Hi..just checking back to see how you were doing. I talked to my mom since I posted last and asked her if she had ever experienced any shortness of breath or smothering feeling. She replied she had and it was due to a HH. I've gained a good bit of weight around my stomach, so I'm hoping this is all it is. I am trying to start a daily walk and lose weight. I think it would help. I can lie down and get relief with the breathing. I really get tired trying to deal with this though.


----------



## 20637

Hi Rowe and thanks for checking on me! I'm doing much better, thanks, but I still do believe the HH is causing my breathing problem, but anxiety is also a big cause too. It's like I have a conspiracy going on in my body sometimes...







I have lost quite a bit of weight but have also lost some muscle tone, including around my stomach and I think exercise will help me a bunch too. Here in NC it's either been very cold or raining buckets, so when the weather improves, I'm going walking! I hope you're doing better too and thanks for passing your mom's info along!!


----------



## madge

Hi, bluewillow! We have wintry weather here in Wisconsin also, too cold to walk. And I hate treadmills. I'm hoping my stress test in a few weeks won't show anything heart problem. I'm having it because when I walk a mile or more, I get aching in the muscle in my upper left chest. It stops when I stop walking. Sounds kind of scary, doesn't it? But I need to know. (Heart procedures, even something like angioplasty, is dangerous for me, because I can't have any of the antibiotics they routinely use. They close my throat.) So I'm kind of afraid they may find something. Will be glad when the stress test is over. I'd like to be back outside walking when the weather warms up if I can. I love it.I wanted to add that I often get the chest aching that you describe. And I don't have a hernia, just reflux.
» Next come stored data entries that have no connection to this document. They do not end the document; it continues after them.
`config.mk`:
```
export PLATFORM = sky130hd
export DESIGN_NAME = template_rom_arbiter
export DESIGN_NICKNAME = d
export VERILOG_FILES = /design/src/rtl/template_rom_arbiter.sv
export SDC_FILE = /design/constraint.sdc
export NUM_CORES = 1
export LEC_CHECK = 0
export ABC_AREA = 1
export CELL_PAD_IN_SITES_DETAIL_PLACEMENT = 0
export CELL_PAD_IN_SITES_GLOBAL_PLACEMENT = 1
export CORE_ASPECT_RATIO = 0.9
export CORE_UTILIZATION = 35
export DETAILED_ROUTE_END_ITERATION = 10
export GPL_TIMING_DRIVEN = 0
export PLACE_DENSITY = 0.95
export SLEW_MARGIN = 15
export SYNTH_ARGS = -nofsm -noshare
export SYNTH_HDL_FRONTEND = slang
export SYNTH_SLANG_ARGS = --single-unit
```
`constraint.sdc`:
```
create_clock -name clk -period 3.8 [get_ports clk]
set_input_delay 0.76 -clock clk [delete_from_list [all_inputs] [get_ports clk]]
set_output_delay 0.76 -clock clk [all_outputs]
set_load 0.01 [all_outputs]
```
`src/rtl/template_rom_arbiter.sv`:
```
`timescale 1ns/1ps
// Round-robin burst arbiter in front of one single-port synchronous template ROM.
// Grants one burst at a time, streams ROM addresses and tags returned words with owner and last flag.
module template_rom_arbiter #(
    parameter int ADDR_WIDTH = 11,
    parameter int DATA_WIDTH = 8,
    parameter int NUM_REQ    = 2,
    parameter int RD_LATENCY = 1
) (
    input  logic                          clk,
    input  logic                          rst_n,
    input  logic [NUM_REQ-1:0]            req_valid,
    input  logic [NUM_REQ*ADDR_WIDTH-1:0] req_addr,
    input  logic [NUM_REQ*ADDR_WIDTH-1:0] req_len,
    output logic [NUM_REQ-1:0]            req_ready,
    output logic [ADDR_WIDTH-1:0]         rom_addr,
    input  logic [DATA_WIDTH-1:0]         rom_data,
    output logic                          rd_valid,
    output logic [DATA_WIDTH-1:0]         rd_data,
    output logic [1:0]                    rd_id,
    output logic                          rd_last,
    output logic                          busy
);

    typedef enum logic {IDLE = 1'b0, BURST = 1'b1} state_t;

    state_t                  state_q, state_d;
    logic [ADDR_WIDTH-1:0]   addr_q, addr_d;
    logic [ADDR_WIDTH-1:0]   len_q, len_d;
    logic [ADDR_WIDTH-1:0]   cnt_q, cnt_d;
    logic [1:0]              id_q, id_d;
    logic [1:0]              last_grant_q, last_grant_d;

    logic                    win_found;
    logic [1:0]              win_id;
    logic [NUM_REQ-1:0]      win_oh;
    logic [ADDR_WIDTH-1:0]   win_addr;
    logic [ADDR_WIDTH-1:0]   win_len;
    logic                    issue;
    logic                    issue_last;

    logic [RD_LATENCY-1:0]       pipe_vld_q;
    logic [RD_LATENCY-1:0]       pipe_last_q;
    logic [RD_LATENCY-1:0][1:0]  pipe_id_q;

    // Round-robin search: first requesting index after the previous winner, wrapping.
    always_comb begin
        win_found = 1'b0;
        win_id    = '0;
        win_oh    = '0;
        win_addr  = '0;
        win_len   = '0;
        for (int ofs = 1; ofs <= NUM_REQ; ofs++) begin
            for (int r = 0; r < NUM_REQ; r++) begin
                if (!win_found && req_valid[r] &&
                    r == (int'(last_grant_q) + ofs) % NUM_REQ) begin
                    win_found = 1'b1;
                    win_id    = 2'(r);
                    win_oh[r] = 1'b1;
                    win_addr  = req_addr[r*ADDR_WIDTH +: ADDR_WIDTH];
                    win_len   = req_len[r*ADDR_WIDTH +: ADDR_WIDTH];
                end
            end
        end
    end

    always_comb begin
        state_d      = state_q;
        addr_d       = addr_q;
        len_d        = len_q;
        cnt_d        = cnt_q;
        id_d         = id_q;
        last_grant_d = last_grant_q;
        req_ready    = '0;
        issue        = 1'b0;
        issue_last   = 1'b0;
        case (state_q)
            IDLE: begin
                // Gated by rst_n so no grant pulse leaks out while reset is held.
                if (win_found && rst_n) begin
                    req_ready    = win_oh;
                    addr_d       = win_addr;
                    len_d        = win_len;
                    id_d         = win_id;
                    cnt_d        = '0;
                    last_grant_d = win_id;
                    state_d      = BURST;
                end
            end
            BURST: begin
                issue      = 1'b1;
                issue_last = (cnt_q == len_q);
                if (issue_last) begin
                    state_d = IDLE;
                end else begin
                    cnt_d  = cnt_q + 1'b1;
                    addr_d = addr_q + 1'b1;
                end
            end
            default: state_d = IDLE;
        endcase
    end

    always_ff @(posedge clk or negedge rst_n) begin
        if (!rst_n) begin
            state_q      <= IDLE;
            addr_q       <= '0;
            len_q        <= '0;
            cnt_q        <= '0;
            id_q         <= '0;
            last_grant_q <= 2'(NUM_REQ - 1);
        end else begin
            state_q      <= state_d;
            addr_q       <= addr_d;
            len_q        <= len_d;
            cnt_q        <= cnt_d;
            id_q         <= id_d;
            last_grant_q <= last_grant_d;
        end
    end

    // Return tags track the ROM latency independently of the FSM.
    always_ff @(posedge clk or negedge rst_n) begin
        if (!rst_n) begin
            pipe_vld_q  <= '0;
            pipe_last_q <= '0;
            pipe_id_q   <= '0;
        end else begin
            pipe_vld_q[0]  <= issue;
            pipe_last_q[0] <= issue_last;
            pipe_id_q[0]   <= issue ? id_q : 2'b00;
            for (int s = 1; s < RD_LATENCY; s++) begin
                pipe_vld_q[s]  <= pipe_vld_q[s-1];
                pipe_last_q[s] <= pipe_last_q[s-1];
                pipe_id_q[s]   <= pipe_id_q[s-1];
            end
        end
    end

    assign rom_addr = addr_q;
    assign rd_valid = pipe_vld_q[RD_LATENCY-1];
    assign rd_last  = pipe_last_q[RD_LATENCY-1];
    assign rd_id    = pipe_id_q[RD_LATENCY-1];
    assign rd_data  = rom_data;
    assign busy     = (state_q == BURST) | (|pipe_vld_q);

endmodule

```
# --- Yosys cells after proc, flatten, opt, wreduce, memory -nomap -nowiden ---
# Cells that the tools add are included.
word_totals:
  output_inout_bits: 26
  in_bits: 56
  elab_cells: 69
  register_bits: 41
op_classes:
  muxes: 32
  n_reduce_logical: 15
  n_bitwise: 4
  n_addsub: 4
  eq_ne: 5
op_table:
  columns: ["op", "n"]
  rows:
  - ["two-way mux 11 bit", 12]
  - ["zero test 32 bit", 2]
  - ["case mux 11 bit (2 select lines)", 2]
  - ["adder 11 x 1 -> 11 bit (second input constant)", 2]
  - ["two-way mux 1 bit", 12]
  - ["== test 11 bit", 1]
  - ["two-way mux 2 bit", 5]
  - ["logical AND 1 bit", 8]
  - ["== test 2 bit (first input constant)", 2]
  - ["!= test 2 bit (second input constant)", 2]
  - ["AND reduction 2 bit", 2]
  - ["zero test 1 bit", 3]
  - ["adder 1 bit (second input constant)", 2]
  - ["bitwise AND 1 bit (first input constant)", 2]
  - ["case mux 1 bit (2 select lines)", 1]
  - ["inverter 1 bit", 1]
  - ["bitwise OR 1 bit", 1]

# --- Logic depth before layout (Yosys ltp) ---
logic_depth:
  word_depth: 20
  ltp_mapped: 12
  mapped_depth_nobuf: 10

# --- Least setup slack after synthesis ---
# No wires, ideal clock.
synth_timing:
  kind: "input to output"
  start: "in req_valid[1]"
  end: "out req_ready[1]"
  path_buffers: 1
  setup_slack_ps: 1690
  arrival_ps: 1350
  stages: 5
  cell_sequence: "inv_1 a21oi_1 nand2_1 inv_1 buf_2"
synth_via:
  elab_chain_len: 14
  word_cells_on_any_way: 16
synth_rtl:
  columns: ["element", "line_no", "rtl"]
  rows:
  - ["from (decl)", "12", "input logic [NUM_REQ-1:0] req_valid,"]
  - ["logical AND 1 bit (2 in series)", "55", "if (!win_found && req_valid[r] &&"]
  - ["two-way mux 1 bit", "55", null]
  - ["zero test 1 bit", "55", null]
  - ["logical AND 1 bit (2 in series)", "55", null]
  - ["two-way mux 1 bit", "55", null]
  - ["zero test 1 bit", "55", null]
  - ["logical AND 1 bit (2 in series)", "55", null]
  - ["two-way mux 1 bit", "55", null]
  - ["logical AND 1 bit", "80", "if (win_found && rst_n) begin"]
  - ["two-way mux 2 bit *", "80", null]
  - ["two-way mux 2 bit *", "77", "case (state_q)"]
  - ["to (decl)", "15", "output logic [NUM_REQ-1:0] req_ready,"]
# Every way passes the cells marked *; elsewhere a longest branch is shown, timed or not.

# --- Final worst setup path ---
# Ends and elaborated chain as after synthesis.

==> results.md <==
### Outcome
* finished clean — status

### STA
* 0 ns — setup total negative slack
* 64.5% — worst slew margin relative to its limit
* 0 — number of setup violations in the final report
* 0 — endpoints failing hold
* 0.0105 ns — skew final
* 0 — fin. max-slew vios
* false — unrepaired setup endpoints after global routing
* 0.532 ns — transition time at the pin with the least slew margin
* 3.42 ns — fin crit period
* 0.381 ns — final worst-path setup slack
* 90.0% — final critical-path share of the clock period
* 0.292 GHz — Max Clk Rate

### Placed design
* 0.793 — gp weighted congestion
* 5.11 mm — half-perimeter wire length after detailed placement
* 0.401 ns — pre-CTS setup slack
* 72 — Port Buf Inserts
* 0.00342 sq mm — Placed Area

### Logic synthesis
* sky130_fd_sc_hd__dfrtp_1 (37%), sky130_fd_sc_hd__nand2_1 (21%), sky130_fd_sc_hd__nand3_1 (10%), sky130_fd_sc_hd__inv_1 (4.7%), sky130_fd_sc_hd__buf_4 (2.9%) — top cells by area in the synthesized netlist
* 6.98 sq um — mean area per synthesized cell
* 38.1% — part of the Yosys area used for sequential elements
* sky130_fd_sc_hd__dfrtp_1 — Main synth FF type
* 426 — synthesized net count
* sky130_fd_sc_hd__dfrtp_1 — cell taking the most area after synthesis
* 0 — number of warnings reported in the yosys synthesis log
* sky130_fd_sc_hd__nand2_1 — most common cell in the synthesized netlist
* 100% — share of synthesized flip-flops with an asynchronous set or reset
* 368 — cells after synthesis
* 30 — post-synthesis cell type count
* sky130_fd_sc_hd__nand2_1 (147), sky130_fd_sc_hd__nand3_1 (52), sky130_fd_sc_hd__dfrtp_1 (38), sky130_fd_sc_hd__inv_1 (32) — Post-synth top cells
* 39 — flip-flop and latch count after synthesis
* 0 — number of synthesized flops with an enable pin
* 37.0% — fraction of synthesized cell area taken by the top area cell type
* 0.00257 sq mm — Mapped Area

### Global routing
* 18.9% — total track usage
* 0 — number of antenna violations at the first check in global routing
* 31 — maximum number of pins on one net before global-route repair
* 0 — final global-route overflow total
* 11.8 mm — first-pass GRT wire length
* 2,545 — vias in the first global route

### Critical path
* 10 — crit-path max FO
* in -> out — critical path start-end classification
* 2.00 ns — worst setup slack for register-to-register paths
* clkdlybuf4s50_1, inv_1, a21oi_1, nand2_1, inv_1, buf_2, clkdlybuf4s50_1 — CP cell instances
* sky130_fd_sc_hd__clkdlybuf4s50_1 — slowest cell on the critical path
* primary output — nature of the critical path endpoint
* 3.04 ns — Critical Path RT
* 5 — Worst Path Buf+Inv
* 2.66 ns — data arrival at the endpoint of the critical path
* primary input — Setup crit start kind
* buffers and inverters — dominant delay contributor by cell family on the critical path
* 0.57 ns — longest individual stage delay on the worst path

### Layout
* 0.00351 sq mm — final std cell area, no fill
* 49.6% — final core utilization
* 506 — NumNets Final
* 9.35% — layout cell share with drive strength beyond 1
* 36.7% — P&R area growth vs syn
* 0 — diode count

### Floorplan
* 92.3 um — overall die width
* 29 — num rows
* 36.3% — initial core utilization
* 0.00708 sq mm — area inside the core boundary
* 82 — I/O pin count
* 83.3 um — Die Y-Extent
* 0.00768 sq mm — area of the die

### Routing
* 4 — first-pass iteration count of the detailed router
* 6.65 mm — total detailed-routing wirelength
* 4.87 — vias per cell
* 12.3 um — routed length per placed instance
* 165 — First DRT Iteration DRCs
* 2,641 — number of vias in the routed layout
* 0 — remaining antenna violation count after routing
* 0 — remaining design rule violation count

### CTS
* 0 — number of hold buffers added after CTS
* 0 — post-CTS setup buffer count
* done — TritonCTS clock tree
* 0.30 ns — clock latency on the worst-skew pair
* 2 — CTS H-tree depth
* 2 — buffer levels on the longest clock path
* 0 — post-cts resize count
* 0.07 ns — clock edge transition at the registers on the reported setup and hold paths
* sky130_fd_sc_hd__clkbuf_8 — CTS root buffer
* 5 — number of buffers created by CTS
* 39 — number of sinks on the clock net

### Hold path
* in -> async — min-delay worst type

### Job
* 0 — Max-cap violations

### Power and ir drop
* 0.00171 uW — standby leakage power
* 336 mW/mm^2 — power per cell area
* 0.131 mV — IR drop worst, VDD

-- state kept, by name (all words and copies together) (netlist names) --
name and flops:
rd_id 1, cnt_q 11, rom_addr 11, state_q 1, len_q 11, rd_valid 1, rd_last 1, id_q 1
last_grant_q 1
-- layer usage --
| layer | share of wire (%) | GRT usage, % | wire (um) |
|---|---|---|---|
| met5 | 0 | 0 | 0 |
| met4 | 2.3 | 7.24 | 155 |
| met3 | 4.2 | 1.92 | 276 |
| met2 | 48 | 31.1 | 3180 |
| met1 | 46 | 25.5 | 3040 |
-- cells by family (layout without fill, tap and decap cells) --
family                     after synthesis  in the layout  share of synthesized area, %
adders and majority gates                2              2                         0.975
AOI/OAI and AO/OA                       29             29                          7.16
DFF                                     39             39                          38.1
buffers and inverters                   60            141                          11.9
xor gates and xnor gates                10             10                          3.41
and+or+nand+nor                        227            227                          38.3
other                                    1              1                         0.146
-- worst register-to-register path, cell delays in order, from the launching register on --
cell and delay [ns]:
sky130_fd_sc_hd__dfrtp_1 0.38, sky130_fd_sc_hd__buf_4 0.19, sky130_fd_sc_hd__inv_2 0.14, sky130_fd_sc_hd__nand2_2 0.10, sky130_fd_sc_hd__a21oi_4 0.28, sky130_fd_sc_hd__inv_2 0.18
sky130_fd_sc_hd__buf_2 0.23, sky130_fd_sc_hd__nand3_1 0.11, sky130_fd_sc_hd__nand2_1 0.06
-- final cells by class --
| class | instances | area [sq um] |
|---|---|---|
| Buffer | 24 | 171 |
| Clock buffer | 7 | 86.3 |
| Clock inverter | 1 | 5.00 |
| Fill cell | 700 | 3560 |
| Inverter | 36 | 135 |
| Multi-Input combinational cell | 269 | 1280 |
| Sequential cell | 39 | 977 |
| Tap cell | 93 | 116 |
| Timing Repair Buffer | 73 | 736 |
-- cells in the final DEF, fill, tap and decap left out --
master / netlist / final
sky130_fd_sc_hd__clkbuf_8: 0 / 6
sky130_fd_sc_hd__dfrtp_1: 38 / 38
sky130_fd_sc_hd__nor3_1: 1 / 1
sky130_fd_sc_hd__conb_1: 1 / 1
sky130_fd_sc_hd__xnor2_1: 5 / 5
sky130_fd_sc_hd__nand3_4: 1 / 1
sky130_fd_sc_hd__buf_12: 0 / 1
sky130_fd_sc_hd__a21oi_4: 1 / 1
sky130_fd_sc_hd__inv_1: 32 / 32
sky130_fd_sc_hd__nor2_1: 10 / 10
sky130_fd_sc_hd__or2_2: 1 / 1
sky130_fd_sc_hd__inv_2: 4 / 4
sky130_fd_sc_hd__o21bai_1: 2 / 2
sky130_fd_sc_hd__nand2_4: 2 / 2
sky130_fd_sc_hd__buf_6: 5 / 5
sky130_fd_sc_hd__clkbuf_1: 4 / 5
sky130_fd_sc_hd__a21oi_1: 8 / 8
sky130_fd_sc_hd__nand2_1: 147 / 147
sky130_fd_sc_hd__nor2_2: 2 / 2
sky130_fd_sc_hd__nand3b_1: 1 / 1
sky130_fd_sc_hd__ha_1: 2 / 2
sky130_fd_sc_hd__a22oi_1: 1 / 1
sky130_fd_sc_hd__buf_4: 10 / 10
sky130_fd_sc_hd__o21ai_0: 9 / 9
sky130_fd_sc_hd__nand2_2: 1 / 1
sky130_fd_sc_hd__o211ai_1: 7 / 7
sky130_fd_sc_hd__clkinv_2: 0 / 1
sky130_fd_sc_hd__xor2_1: 5 / 5
sky130_fd_sc_hd__clkdlybuf4s50_1: 0 / 71
sky130_fd_sc_hd__buf_2: 5 / 6
sky130_fd_sc_hd__a21o_1: 1 / 1
sky130_fd_sc_hd__dfstp_2: 1 / 1
sky130_fd_sc_hd__nand3_1: 52 / 52
sky130_fd_sc_hd__nand4_1: 9 / 9
-- where the power goes --
part           internal [uW]  total [uW]  leakage (uW)  switching [uW]
clock network            147         293     0.0000482             147
registers                460         534      0.000451            73.9
logic                    202         353       0.00121             151
total                    809        1180       0.00171             371
-- final timing paths --
path | cells past startpoint | start | endpoint
max in group asynchronous | 2 | rst_n | cnt_q[3]$_DFFE_PN0P_
max | 7 | req_valid[1] | req_ready[1]
min | 1 | rst_n | len_q[10]$_DFFE_PN0P_
max reg2reg | 8 | state_q$_DFF_PN0_ | cnt_q[8]$_DFFE_PN0P_
min reg2reg | 0 | state_q$_DFF_PN0_ | rd_valid$_DFF_PN0_
min in group clk | 0 | state_q$_DFF_PN0_ | rd_valid$_DFF_PN0_
-- metrics by stage --
step	cells	power, uW	hold WS [ns]
floorplan	368	693	0.355
global placement	533	885	0.358
detailed placement	534	895	0.375
CTS	542	1190	0.339
global route	542	1260	0.347
finish	542	1180	0.341
No activity file was read; power rests on OpenSTA's default activity.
Anxiety can cause this. As for the breathing, I'd guess that the HH might be responsible. What does your doctor say about the shortness of breath thing? Wishing you a good day, my friend.


----------



## 14486

I was diagnosed with a small hiatal hernia, GERD, and IBS 2 years ago. I have since had numerous tests done, anxiety problems, pain in my left side, and most recently problems with post nasal drip, constant belching and growling noises coming up my throat and an awful taste in my mouth. I had several gastric emptying scans done. My doctor interpreted the varied results to be a result of my different medications either speeding up or slowing down my system at different times. However, when I asked him about whether the most recent upper digestive discomfort could have something to do with my hiatal hernia he said probably not. I'm confused and frustrated and just want to feel better. I'm having a third endoscopy done on Tuesday. I'd appreciate anyone's opinion on whether or not these symptoms of belching, growling, post nasal drip and sour taste in mouth and throat could have something to do with GERD or hiatal hernia.


----------



## 20637

Hi MLR- I almost could have written your post, except I have never had the gastric emptying scan. I did have a gall bladder ultrasound but it came out clear, and typically GB pain is on the right side, rather than the left. Last week, I went back to my gastro doc for a follow-up and I asked her about my constant belching and a lot of noise coming from the left side of my stomach resulting in a belch, and she said the belching was definitely GERD, but the stomach noises may or may not be but at any rate they are perfectly normal. I am just not convinced, because sometimes I have the growling and sometimes I don't, and it seems to be worse at night. I almost think it is related in some way to my anxiety. Could it be that for you? I hate when everyone blames things on anxiety, but it is real and I wish I could figure out how to get a handle on mine. I'm a menopausal female, so that's partly to blame I'm sure. Sorry if I got too personal there, but I really don't have anything to have anxiety about (great job, great husband, great life, etc.) but I think it's a biological response to something going on that we can't control. And oh, I do have post nasal drip a lot, and I forgot to ask my gastro doc what causes that, but I know it is common with GERD. Have the bad taste as well. I do have a small HH, but doc says she doesn't think it could cause any problems. Seems as if it could if it's not supposed to be there! Hope this helps some and sorry if I rambled a bit...


----------



## 14486

I've found that the Clonazepam helps me be able to deal with these stupid growling noises and indigestion feeling coming up my throat and also helps me to sleep better. So yes, I think anxiety is definitely part of our problems, but I don't think it is the whole thing. I had some hormonal tests done last year and they showed that I was not pre-menapausal, but I bet part of your problems are definitely hormonal. If you take Premarin, then that should be helping for that though, shouldn't it. I'm going to an Ear, nose and throat doctor for the post nasal drip. I think it is having an effect on my stomach and my GERD. My family doctor gave me an antibiotic and decongestant. It helped for a couple of days but then everything got worse again. I hope things get better for you. It sounds like we are kind of in the same boat, and I really feel for you.


----------